Why bounce rate is a bad metric?

I hate bounce rate!

It has long been a go-to metric for visitor interest and engagement. It's not!

Bounce rate as measured by default in Google Analytics tells you just one thing. Visitor visited one page. As Google Analytics can't measure time, this bounced visit will have a length of zero seconds.

Often marketers see this as a bad thing. Content didn't engage enough to make the visitor go deeper into the site. Get this! The number of pages is not a measure of engagement!

Here's an example why you shouldn't use bounce rate as a measure of engagement:

Some time ago I found Sumo's sumo-sized post about WordPress plugins: 57 Best WordPress Plugins: A Sumo-Sized Guide.

best wordpress plugins guide

Quick mental calculation told me that this post would take me several hours to read. I set aside time to work on this post, it took hours, and it engaged me… a lot.

Now, if you look at that visit in standard Google Analytics you will see a zero second bounce visit. As I visited that page on several occasions, this will drag down the total metrics of the site.

Google Analytics inability to measure 1-page sessions leads to a situation like measuring water temperature on the beach with the air temperature at your office.

Yes, there might be a correlation, but most likely it's off.

Sites with popular blogs may have bounce rates upwards of 75%. Visitors come to read a new post and leave. But a small site with a home page, product catalog and nothing else may have a bounce rate of 20% or less.

In this case, people land on the front page. Look around. There’s nothing there, and the only option is to click through to the product catalog.

Yay! A non-bounce visit!

All that being said, you should keep an eye on the bounce rate just to track the health of your site. Sudden changes in bounce rate show that something unusual is happening.

Large changes in bounce rate usually indicate problems with the site or Google Analytics.

A low (0-2%) bounce rate usually means that your Analytics code is not correctly implemented. For example here are the changes of bounce rate on our site over the years:

google analytics bounce rate

How to fix bounce rate?

You already did! The tools that help you measure time correctly will also fix your bounce rate.

When a person arrives at your site and loads the first page, Google records the time.

Now, when you generate an event, this will no longer be a bounce visit.

The first event might be when the user scrolls to the 200-pixel mark.

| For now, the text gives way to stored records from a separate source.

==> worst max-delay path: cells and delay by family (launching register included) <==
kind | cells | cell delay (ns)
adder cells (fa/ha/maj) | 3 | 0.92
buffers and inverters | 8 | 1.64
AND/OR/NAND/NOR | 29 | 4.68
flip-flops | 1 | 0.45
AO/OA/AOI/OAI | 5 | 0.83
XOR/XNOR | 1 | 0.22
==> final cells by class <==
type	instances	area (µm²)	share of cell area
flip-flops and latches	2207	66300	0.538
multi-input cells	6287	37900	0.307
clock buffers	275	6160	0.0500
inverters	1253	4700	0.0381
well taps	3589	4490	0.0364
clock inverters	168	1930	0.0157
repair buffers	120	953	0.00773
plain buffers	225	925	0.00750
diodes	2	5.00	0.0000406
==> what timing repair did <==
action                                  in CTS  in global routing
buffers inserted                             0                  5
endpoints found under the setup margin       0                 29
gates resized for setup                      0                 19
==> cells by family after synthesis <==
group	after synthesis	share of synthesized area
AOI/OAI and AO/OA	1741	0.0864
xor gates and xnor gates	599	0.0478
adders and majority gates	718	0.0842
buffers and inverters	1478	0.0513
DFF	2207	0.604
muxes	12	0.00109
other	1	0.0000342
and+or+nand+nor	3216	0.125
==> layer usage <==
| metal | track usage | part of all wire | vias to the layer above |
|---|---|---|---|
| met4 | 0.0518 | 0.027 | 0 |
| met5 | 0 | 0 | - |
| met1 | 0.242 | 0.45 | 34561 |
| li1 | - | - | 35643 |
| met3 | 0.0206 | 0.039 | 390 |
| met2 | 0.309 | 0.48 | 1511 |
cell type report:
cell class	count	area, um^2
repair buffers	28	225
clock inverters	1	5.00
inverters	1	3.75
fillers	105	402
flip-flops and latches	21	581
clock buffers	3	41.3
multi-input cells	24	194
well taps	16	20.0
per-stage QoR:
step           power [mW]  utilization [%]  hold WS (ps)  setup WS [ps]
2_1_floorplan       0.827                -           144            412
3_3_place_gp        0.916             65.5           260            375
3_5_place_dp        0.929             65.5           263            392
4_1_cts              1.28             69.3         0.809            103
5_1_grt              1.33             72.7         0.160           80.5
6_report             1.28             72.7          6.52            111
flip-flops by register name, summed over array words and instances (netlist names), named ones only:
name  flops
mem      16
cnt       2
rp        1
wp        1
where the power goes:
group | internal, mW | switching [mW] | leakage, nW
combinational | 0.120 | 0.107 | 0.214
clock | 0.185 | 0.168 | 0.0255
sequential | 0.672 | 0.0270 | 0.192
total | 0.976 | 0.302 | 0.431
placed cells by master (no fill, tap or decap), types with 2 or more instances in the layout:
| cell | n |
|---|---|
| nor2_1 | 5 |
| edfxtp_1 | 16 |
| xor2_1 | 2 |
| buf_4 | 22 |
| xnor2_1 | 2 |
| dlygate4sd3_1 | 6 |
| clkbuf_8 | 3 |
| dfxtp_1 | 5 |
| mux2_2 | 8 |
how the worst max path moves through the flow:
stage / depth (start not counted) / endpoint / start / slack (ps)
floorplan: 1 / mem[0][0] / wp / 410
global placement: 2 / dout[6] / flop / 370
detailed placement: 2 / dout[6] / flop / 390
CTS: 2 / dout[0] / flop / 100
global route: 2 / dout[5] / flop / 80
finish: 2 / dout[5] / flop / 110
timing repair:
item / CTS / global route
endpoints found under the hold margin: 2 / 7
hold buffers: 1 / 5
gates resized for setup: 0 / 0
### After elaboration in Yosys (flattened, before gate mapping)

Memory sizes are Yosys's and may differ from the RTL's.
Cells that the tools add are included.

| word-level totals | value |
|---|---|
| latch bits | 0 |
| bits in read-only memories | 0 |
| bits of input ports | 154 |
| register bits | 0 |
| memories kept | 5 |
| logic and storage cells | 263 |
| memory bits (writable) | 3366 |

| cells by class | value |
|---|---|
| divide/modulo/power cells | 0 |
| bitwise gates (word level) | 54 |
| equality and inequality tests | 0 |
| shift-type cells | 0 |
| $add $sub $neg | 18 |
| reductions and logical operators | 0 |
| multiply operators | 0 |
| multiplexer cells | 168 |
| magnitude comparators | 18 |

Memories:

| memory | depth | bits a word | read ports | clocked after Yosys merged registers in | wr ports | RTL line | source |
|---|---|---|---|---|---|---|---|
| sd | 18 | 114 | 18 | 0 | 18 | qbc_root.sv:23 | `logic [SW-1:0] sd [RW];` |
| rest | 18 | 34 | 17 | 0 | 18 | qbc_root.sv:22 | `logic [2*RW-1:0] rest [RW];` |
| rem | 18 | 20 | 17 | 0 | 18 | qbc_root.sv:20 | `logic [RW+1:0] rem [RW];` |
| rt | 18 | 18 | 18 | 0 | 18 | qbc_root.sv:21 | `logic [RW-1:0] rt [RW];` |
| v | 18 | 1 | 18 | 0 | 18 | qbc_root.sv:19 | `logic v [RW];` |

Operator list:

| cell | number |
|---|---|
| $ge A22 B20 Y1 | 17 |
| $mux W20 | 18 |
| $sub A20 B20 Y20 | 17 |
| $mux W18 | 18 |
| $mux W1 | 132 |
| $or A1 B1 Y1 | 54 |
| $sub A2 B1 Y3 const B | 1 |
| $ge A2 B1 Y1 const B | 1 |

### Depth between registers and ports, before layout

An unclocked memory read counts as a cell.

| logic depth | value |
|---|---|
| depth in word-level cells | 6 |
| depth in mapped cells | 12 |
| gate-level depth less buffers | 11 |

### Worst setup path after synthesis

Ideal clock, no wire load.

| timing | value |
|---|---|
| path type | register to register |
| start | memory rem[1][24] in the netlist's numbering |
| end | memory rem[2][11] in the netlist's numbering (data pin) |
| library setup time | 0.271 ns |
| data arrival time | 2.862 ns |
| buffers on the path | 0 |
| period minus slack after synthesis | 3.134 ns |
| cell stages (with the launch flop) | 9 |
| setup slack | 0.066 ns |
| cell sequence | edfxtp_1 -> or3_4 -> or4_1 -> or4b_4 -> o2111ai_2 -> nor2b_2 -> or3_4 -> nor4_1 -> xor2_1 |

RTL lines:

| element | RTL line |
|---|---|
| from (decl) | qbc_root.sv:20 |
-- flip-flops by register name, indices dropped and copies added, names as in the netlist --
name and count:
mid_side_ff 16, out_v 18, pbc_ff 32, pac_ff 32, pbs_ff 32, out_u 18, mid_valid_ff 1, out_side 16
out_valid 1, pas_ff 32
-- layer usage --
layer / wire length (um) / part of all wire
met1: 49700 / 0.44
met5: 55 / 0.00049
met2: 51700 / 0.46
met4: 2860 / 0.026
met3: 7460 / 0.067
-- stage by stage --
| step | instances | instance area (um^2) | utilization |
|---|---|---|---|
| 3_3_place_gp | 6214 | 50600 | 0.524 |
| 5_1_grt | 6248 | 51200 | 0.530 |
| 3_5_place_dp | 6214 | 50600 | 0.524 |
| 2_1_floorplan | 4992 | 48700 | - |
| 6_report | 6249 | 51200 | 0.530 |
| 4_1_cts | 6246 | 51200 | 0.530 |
`src/rtl/occupancy_bitmap_voxel_scan_top_assert.svh`:
```
// ----------------------------------------------------------------------------
// Assertion macros for the occupancy bitmap voxel scan.
// Each check is sampled on the rising clock and is held off during reset.
// ----------------------------------------------------------------------------
`ifndef OCCUPANCY_BITMAP_VOXEL_SCAN_TOP_ASSERT_SVH
`define OCCUPANCY_BITMAP_VOXEL_SCAN_TOP_ASSERT_SVH

`ifndef SYNTHESIS

`define OBVS_ASSERT(lbl, clk, rst_n, prop) \
  lbl: assert property (@(posedge clk) disable iff (!rst_n) prop) \
    else $error("occupancy scan check failed");

`define OBVS_ASSERT_NEVER(lbl, clk, rst_n, prop) \
  lbl: assert property (@(posedge clk) disable iff (!rst_n) !(prop)) \
    else $error("occupancy scan forbidden condition seen");

`else

`define OBVS_ASSERT(lbl, clk, rst_n, prop)

`define OBVS_ASSERT_NEVER(lbl, clk, rst_n, prop)

`endif

`endif

```
`src/rtl/obvs_pkg.sv`:
```
// ----------------------------------------------------------------------------
// Occupancy bitmap voxel scan package
// Request types, controller interface types and the Morton decode helper.
// ----------------------------------------------------------------------------
`default_nettype none

package obvs_pkg;

  localparam int ChunkW = 9;
  localparam int WordW  = 64;
  localparam int IdxW   = 15;
  localparam int CoordW = 5;

  typedef struct packed {
    logic [ChunkW-1:0] chunk_number;
    logic [WordW-1:0]  occupancy_word;
  } in_item_t;

  typedef struct packed {
    logic [IdxW-1:0]   voxel_index;
    logic [CoordW-1:0] coord_x;
    logic [CoordW-1:0] coord_y;
    logic [CoordW-1:0] coord_z;
    logic              last_of_word;
  } out_item_t;

  typedef enum logic {
    StIdle,
    StScan
  } state_e;

  typedef struct packed {
    logic load;
    logic step;
  } ctrl_cmd_t;

  typedef struct packed {
    logic start_ok;
    logic rest_zero;
    logic out_free;
  } ctrl_status_t;

  // Masks of the standard three-way bit compaction.
  localparam logic [31:0] MortonMask0 = 32'h0924_9249;
  localparam logic [31:0] MortonMask1 = 32'h030C_30C3;
  localparam logic [31:0] MortonMask2 = 32'h0300_F00F;
  localparam logic [31:0] MortonMask3 = 32'h0000_00FF;

  // Gathers every third index bit, starting at the given offset.
  function automatic logic [CoordW-1:0] morton_coord(input logic [IdxW-1:0] idx,
                                                     input logic [1:0] offset);
    logic [31:0] v;
    v = (32'(idx) >> offset) & MortonMask0;
    v = (v | (v >> 2)) & MortonMask1;
    v = (v | (v >> 4)) & MortonMask2;
    v = (v | (v >> 8)) & MortonMask3;
    return v[CoordW-1:0];
  endfunction

endpackage

`default_nettype wire

```
`src/rtl/occupancy_bitmap_voxel_scan_top.sv`:
```
// ----------------------------------------------------------------------------
// Occupancy bitmap voxel scan, top level
// The shift scan steps through a word one bit per cycle unless the output register
// stalls it; an empty word or an out-of-range chunk is taken without a scan, and a
// new word is taken only once the controller is back in idle. Reset clears the
// controller and output valid; no sweep.
// ----------------------------------------------------------------------------
`default_nettype none

// The block takes one occupancy word per request and returns one result
// request for every set bit, lowest bit first. Each result carries the
// linear voxel index, the three Morton-decoded coordinates and a flag on
// the highest set bit of the word.
//
// The controller waits in idle with the input ready high. On acceptance
// the datapath loads the word, masked to BITS_PER_WORD bits, and the base
// index chunk_number * BITS_PER_WORD. If the chunk lies inside the grid
// and the word has a set bit, the controller enters the scan state and
// then steps once per cycle unless stalled: the word shifts right by one
// and the bit counter advances. Whenever the bit leaving the word is set,
// a result is written into the output register. The scan stops on the
// step that finds no set bit above the current one, so the last result
// carries the last flag and the controller is idle in the next cycle.
//
// The output register decouples the two sides: a new word can be taken
// while the final result of the previous one still waits. While an
// earlier result is still held there and not taken, the scan stalls.
module occupancy_bitmap_voxel_scan_top #(
  parameter int BITS_PER_WORD = 64,
  parameter int WORD_COUNT    = 512
) (
  input  wire                 clk_i,
  input  wire                 rst_ni,
  input  wire                 in_valid_i,
  output logic                in_ready_o,
  input  obvs_pkg::in_item_t  in_data_i,
  output logic                out_valid_o,
  input  wire                 out_ready_i,
  output obvs_pkg::out_item_t out_data_o
);
  import obvs_pkg::*;

  ctrl_cmd_t    cmd;
  ctrl_status_t status;

  // Sequencing of the scan.
  obvs_ctrl u_ctrl (
    .clk_i      (clk_i),
    .rst_ni     (rst_ni),
    .in_valid_i (in_valid_i),
    .in_ready_o (in_ready_o),
    .status_i   (status),
    .cmd_o      (cmd)
  );

  // Word shifter, index arithmetic, Morton decode and output register.
  obvs_datapath #(
    .BITS_PER_WORD (BITS_PER_WORD),
    .WORD_COUNT    (WORD_COUNT)
  ) u_datapath (
    .clk_i       (clk_i),
    .rst_ni      (rst_ni),
    .in_data_i   (in_data_i),
    .cmd_i       (cmd),
    .status_o    (status),
    .out_valid_o (out_valid_o),
    .out_ready_i (out_ready_i),
    .out_data_o  (out_data_o)
  );

endmodule

`default_nettype wire

```
`src/rtl/obvs_ctrl.sv`:
```
// ----------------------------------------------------------------------------
// Occupancy scan controller
// Accepts a request when idle and steps the datapath through the word.
// ----------------------------------------------------------------------------
`default_nettype none

`include "occupancy_bitmap_voxel_scan_top_assert.svh"

module obvs_ctrl (
  input  wire                   clk_i,
  input  wire                   rst_ni,
  input  wire                   in_valid_i,
  output logic                  in_ready_o,
  input  obvs_pkg::ctrl_status_t status_i,
  output obvs_pkg::ctrl_cmd_t   cmd_o
);
  import obvs_pkg::*;

  state_e state_q, state_d;

  always_ff @(posedge clk_i or negedge rst_ni) begin
    if (!rst_ni) begin
      state_q <= StIdle;
    end else begin
      state_q <= state_d;
    end
  end

  always_comb begin
    state_d    = state_q;
    in_ready_o = 1'b0;
    cmd_o      = '0;
    case (state_q)
      StIdle: begin
        in_ready_o = 1'b1;
        if (in_valid_i) begin
          cmd_o.load = 1'b1;
          if (status_i.start_ok) begin
            state_d = StScan;
          end
        end
      end
      StScan: begin
        // Hold the scan while a result still waits at the output.
        if (status_i.out_free) begin
          cmd_o.step = 1'b1;
          if (status_i.rest_zero) begin
            state_d = StIdle;
          end
        end
      end
      default: begin
        state_d = StIdle;
      end
    endcase
  end

  `OBVS_ASSERT(a_step_only_when_free, clk_i, rst_ni,
               cmd_o.step |-> (status_i.out_free && state_q == StScan))
  `OBVS_ASSERT(a_last_bit_ends_scan, clk_i, rst_ni,
               (cmd_o.step && status_i.rest_zero) |=> (state_q == StIdle))
  `OBVS_ASSERT_NEVER(a_load_while_scanning, clk_i, rst_ni,
                     cmd_o.load && state_q == StScan)

endmodule

`default_nettype wire

```
`src/rtl/obvs_datapath.sv`:
```
// ----------------------------------------------------------------------------
// Occupancy scan datapath
// Shifts the word one bit per step and registers one result per set bit.
// ----------------------------------------------------------------------------
`default_nettype none

module obvs_datapath #(
  parameter int BITS_PER_WORD = 64,
  parameter int WORD_COUNT    = 512
) (
  input  wire                    clk_i,
  input  wire                    rst_ni,
  input  obvs_pkg::in_item_t     in_data_i,
  input  obvs_pkg::ctrl_cmd_t    cmd_i,
  output obvs_pkg::ctrl_status_t status_o,
  output logic                   out_valid_o,
  input  wire                    out_ready_i,
  output obvs_pkg::out_item_t    out_data_o
);
  import obvs_pkg::*;

  localparam int CntW = $clog2(BITS_PER_WORD);

  logic [BITS_PER_WORD-1:0] word_q;
  logic [CntW-1:0]          bit_q;
  logic [IdxW-1:0]          base_q, base_d;
  logic [IdxW-1:0]          idx;
  logic                     chunk_ok;
  logic                     out_valid_q, out_valid_d;
  logic                     emit;
  out_item_t                out_q;

  // Chunks past the grid are dropped; bits above the word size are ignored.
  assign chunk_ok = {4'b0, in_data_i.chunk_number} < 13'(WORD_COUNT);
  assign base_d   = IdxW'(32'(in_data_i.chunk_number) * 32'(BITS_PER_WORD));
  assign idx      = base_q + IdxW'(bit_q);
  assign emit     = cmd_i.step && word_q[0];

  assign status_o.start_ok  = chunk_ok &&
                              (in_data_i.occupancy_word[BITS_PER_WORD-1:0] != '0);
  assign status_o.rest_zero = (word_q[BITS_PER_WORD-1:1] == '0);
  assign status_o.out_free  = !out_valid_q || out_ready_i;

  always_ff @(posedge clk_i) begin
    if (cmd_i.load) begin
      base_q <= base_d;
      word_q <= in_data_i.occupancy_word[BITS_PER_WORD-1:0];
      bit_q  <= '0;
    end else if (cmd_i.step) begin
      word_q <= word_q >> 1;
      bit_q  <= bit_q + CntW'(1);
    end
  end

  always_ff @(posedge clk_i) begin
    if (emit) begin
      out_q.voxel_index  <= idx;
      out_q.coord_x      <= morton_coord(idx, 2'd0);
      out_q.coord_y      <= morton_coord(idx, 2'd1);
      out_q.coord_z      <= morton_coord(idx, 2'd2);
      out_q.last_of_word <= status_o.rest_zero;
    end
  end

  always_comb begin
    out_valid_d = out_valid_q;
    if (emit) begin
      out_valid_d = 1'b1;
    end else if (out_ready_i) begin
      out_valid_d = 1'b0;
    end
  end

  always_ff @(posedge clk_i or negedge rst_ni) begin
    if (!rst_ni) begin
      out_valid_q <= 1'b0;
    end else begin
      out_valid_q <= out_valid_d;
    end
  end

  assign out_valid_o = out_valid_q;
  assign out_data_o  = out_q;

endmodule

`default_nettype wire
```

Google will record the time of the event and these two points in time give you the length of the visit at that moment.

As you continue to generate events on a single page visit, the duration of the visit is growing.

Length of the first scroll

How to set the number of pixels for the first scroll length? It should be large enough that significant amount of content appears on the screen. For example, let's take a look at one of our blog posts: 11 Reasons Why Email List Beats Social Media.

I set my screen to 1280×800 pixels. This will cover most of the desktop user screens. The first time the page loads it looks like this:

google analytics first scroll event setup

I mark the bottom of the page, and I scroll down enough to see the first few lines of content. Now I will measure the distance between the two positions and use that as a metric for the first scroll.

google analytics first scroll event distance

In this case, the length of the scroll is about 640 pixels, and I will use that in my first scroll settings.

Bottom line?

Get your basic content marketing KPIs fixed in Google Analytics. Fixing the content marketing KPIs will give you a better understanding of what works well and what should be improved.

  • Visits – measure engagement by source, time on site, and conversion rate.
  • Readers – measure engagement by source, device, repeat visits, time on site, and conversion rate.
  • Time – fix how you measure time on your site.
  • Bounce – don't worry about bounce rate, measure engagement.

That's not all…

There are some signs that bounce rate and time on site are factors in how Google ranks sites. I only have anecdotal evidence of this from the sites I manage. But I have seen a drop in Google traffic when bounce rate goes up and time on site goes down. After I fix bounce and time, the traffic from Google comes back.